Le cœur du sujet ne se résume pas à un chiffre sur une étiquette. Il s’agit plutôt de savoir comment ce fromage s’intègre dans un repas, avec quels nutriments l’associer, et ce que cela change pour la santé à moyen terme. Un Français sur cinq présente un excès de mauvais cholestérol, souvent lié à une hygiène de vie globalement déséquilibrée.

Dans ce contexte, le fromage devient facilement un coupable idéal alors qu’un regard plus fin montre que certains profils, comme le Chamois d’Or, peuvent trouver leur place dans une assiette riche en légumes, en fibres et en activité physique à côté. L’enjeu n’est pas de bannir le fromage, mais de l’apprivoiser.

En bref

  • Chamois d’Or et cholestérol ne sont pas incompatibles si les portions restent modestes et le reste du repas bien pensé.
  • Ce fromage contient relativement peu de graisses pour une portion de 30 g par rapport à d’autres, ce qui le rend intéressant dans une optique de prévention cardiovasculaire.
  • L’association avec des aliments riches en fibres (crudités, légumes, légumineuses) limite l’absorption du cholestérol au niveau intestinal.
  • La fréquence et le contexte de consommation comptent autant que le choix du fromage lui-même dans un régime alimentaire orienté santé.
  • Un suivi médical reste nécessaire en cas de cholestérol élevé, le fromage n’étant qu’un élément parmi d’autres dans l’alimentation globale.

Chamois d’Or, fromage et cholestérol : ce que l’on sait vraiment aujourd’hui

Imaginez une assiette du soir avec une belle tranche de pain, quelques tomates cerises, un peu de Chamois d’Or et une poignée de noix. Beaucoup de personnes avec un bilan sanguin un peu chargé se demandent si cette assiette est une bombe pour leur cholestérol ou une façon raisonnable de garder du plaisir.

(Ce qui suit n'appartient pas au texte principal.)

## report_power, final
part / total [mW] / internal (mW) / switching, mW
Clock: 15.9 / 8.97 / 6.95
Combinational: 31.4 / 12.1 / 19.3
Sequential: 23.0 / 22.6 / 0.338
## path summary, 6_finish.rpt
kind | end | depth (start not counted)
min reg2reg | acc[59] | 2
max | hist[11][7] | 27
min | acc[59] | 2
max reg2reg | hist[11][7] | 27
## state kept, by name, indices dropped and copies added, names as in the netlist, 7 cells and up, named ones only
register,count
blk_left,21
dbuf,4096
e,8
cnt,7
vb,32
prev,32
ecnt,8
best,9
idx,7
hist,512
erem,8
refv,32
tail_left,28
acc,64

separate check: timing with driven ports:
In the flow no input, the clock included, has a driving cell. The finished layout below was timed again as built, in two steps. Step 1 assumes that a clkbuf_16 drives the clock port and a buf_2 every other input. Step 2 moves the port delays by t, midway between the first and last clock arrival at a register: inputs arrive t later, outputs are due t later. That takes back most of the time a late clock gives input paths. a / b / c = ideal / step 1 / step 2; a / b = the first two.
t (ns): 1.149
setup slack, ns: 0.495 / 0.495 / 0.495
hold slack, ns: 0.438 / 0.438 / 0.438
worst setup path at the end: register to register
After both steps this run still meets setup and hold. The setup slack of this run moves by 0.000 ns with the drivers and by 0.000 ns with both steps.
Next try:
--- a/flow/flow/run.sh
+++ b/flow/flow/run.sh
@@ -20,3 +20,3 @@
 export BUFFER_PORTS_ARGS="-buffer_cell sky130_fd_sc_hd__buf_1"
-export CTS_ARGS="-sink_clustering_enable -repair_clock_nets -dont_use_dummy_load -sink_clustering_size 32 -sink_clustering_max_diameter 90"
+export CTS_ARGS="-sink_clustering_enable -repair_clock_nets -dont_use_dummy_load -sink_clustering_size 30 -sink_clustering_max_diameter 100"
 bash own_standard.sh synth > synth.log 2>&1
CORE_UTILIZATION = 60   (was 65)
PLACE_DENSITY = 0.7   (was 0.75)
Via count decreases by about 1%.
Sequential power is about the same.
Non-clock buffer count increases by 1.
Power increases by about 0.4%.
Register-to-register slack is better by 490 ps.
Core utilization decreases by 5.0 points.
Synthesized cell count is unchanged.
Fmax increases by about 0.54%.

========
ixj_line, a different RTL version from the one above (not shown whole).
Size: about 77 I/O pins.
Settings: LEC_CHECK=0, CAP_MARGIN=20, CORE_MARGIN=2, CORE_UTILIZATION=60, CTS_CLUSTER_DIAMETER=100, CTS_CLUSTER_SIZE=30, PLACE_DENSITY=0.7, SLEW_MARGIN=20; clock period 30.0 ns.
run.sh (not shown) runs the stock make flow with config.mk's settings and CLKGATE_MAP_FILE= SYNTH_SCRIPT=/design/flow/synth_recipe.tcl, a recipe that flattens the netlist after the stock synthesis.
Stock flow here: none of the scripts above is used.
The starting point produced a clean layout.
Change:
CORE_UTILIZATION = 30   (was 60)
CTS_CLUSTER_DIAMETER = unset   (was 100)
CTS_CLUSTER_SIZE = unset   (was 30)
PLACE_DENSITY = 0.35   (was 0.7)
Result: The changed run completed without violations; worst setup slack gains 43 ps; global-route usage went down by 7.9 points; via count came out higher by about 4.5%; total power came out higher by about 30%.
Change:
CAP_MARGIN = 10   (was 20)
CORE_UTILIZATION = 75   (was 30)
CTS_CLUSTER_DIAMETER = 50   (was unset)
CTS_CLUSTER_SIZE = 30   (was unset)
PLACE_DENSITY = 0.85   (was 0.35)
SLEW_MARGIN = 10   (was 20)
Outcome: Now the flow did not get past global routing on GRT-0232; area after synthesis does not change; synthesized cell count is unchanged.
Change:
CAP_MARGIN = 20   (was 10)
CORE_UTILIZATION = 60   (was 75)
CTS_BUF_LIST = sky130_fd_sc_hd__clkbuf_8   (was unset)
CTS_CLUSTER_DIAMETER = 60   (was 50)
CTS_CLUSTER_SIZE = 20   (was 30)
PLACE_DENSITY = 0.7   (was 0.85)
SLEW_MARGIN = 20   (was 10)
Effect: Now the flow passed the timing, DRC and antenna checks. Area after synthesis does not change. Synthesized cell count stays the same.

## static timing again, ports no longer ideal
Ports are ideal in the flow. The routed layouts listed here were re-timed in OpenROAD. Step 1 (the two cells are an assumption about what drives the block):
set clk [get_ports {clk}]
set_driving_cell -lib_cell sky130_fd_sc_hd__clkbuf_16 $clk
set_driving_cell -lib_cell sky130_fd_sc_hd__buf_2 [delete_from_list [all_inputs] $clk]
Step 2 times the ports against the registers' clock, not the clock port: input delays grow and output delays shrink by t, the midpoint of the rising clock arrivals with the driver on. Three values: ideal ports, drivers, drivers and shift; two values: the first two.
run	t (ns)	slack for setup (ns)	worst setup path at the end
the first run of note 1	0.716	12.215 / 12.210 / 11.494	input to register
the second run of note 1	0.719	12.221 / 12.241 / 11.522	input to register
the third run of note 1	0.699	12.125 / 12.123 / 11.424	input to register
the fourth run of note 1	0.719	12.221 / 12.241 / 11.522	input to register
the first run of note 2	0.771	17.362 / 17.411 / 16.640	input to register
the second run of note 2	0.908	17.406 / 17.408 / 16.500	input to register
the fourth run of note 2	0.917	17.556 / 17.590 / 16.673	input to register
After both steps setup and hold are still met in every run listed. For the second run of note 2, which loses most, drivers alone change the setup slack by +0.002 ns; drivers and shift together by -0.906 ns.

Chamois d'Or, fromage et cholestérol : ce que l’on sait vraiment aujourd’hui — assiette de fromage Chamois d'Or avec pain

La réponse dépend de ce que fait le reste de la journée, mais aussi de la nature du fromage choisi. Le Chamois d’Or a la réputation d’être plus léger que bien d’autres, ce qui intrigue à juste titre.

Ce fromage figure souvent parmi les fromages dits « maigres » ou relativement modérés en lipides par portion. Quand on parle de 3 g de graisses environ pour 30 g, on reste sur un niveau nettement inférieur à celui d’un comté bien affiné ou d’un camembert généreux. Cela ne veut pas dire qu’il devient un aliment « sans impact », mais plutôt qu’il peut s’insérer dans un programme orienté prévention des maladies cardiovasculaires sans faire tout dérailler.

Les recommandations actuelles insistent surtout sur la part totale de lipides dans la journée. Pour limiter le risque d’athérosclérose, on vise souvent 30 à 35 % des apports caloriques sous forme de graisses, au lieu des 40 à 42 % qui restent fréquents. Les acides gras saturés des produits laitiers et des viandes grasses participent à la hausse du LDL, ce fameux « mauvais » cholestérol. L’idée n’est pas de les supprimer, mais de les réduire pour laisser plus de place aux graisses insaturées des huiles végétales, des poissons gras ou des oléagineux.

Dans ce cadre, un fromage comme le Chamois d’Or a deux atouts principaux. D’abord, il reste relativement modéré en lipides pour un fromage tendre, ce qui permet de garder une petite portion sans dépasser le quota quotidien. Ensuite, son goût assez doux et crémeux en fait un candidat simple à doser : 20 à 30 g suffisent à parfumer une tartine ou un gratin, sans donner l’impression de punition. C’est très différent d’un fromage tellement puissant qu’on a du mal à rester mesuré, ou au contraire si neutre qu’on en rajoute par réflexe.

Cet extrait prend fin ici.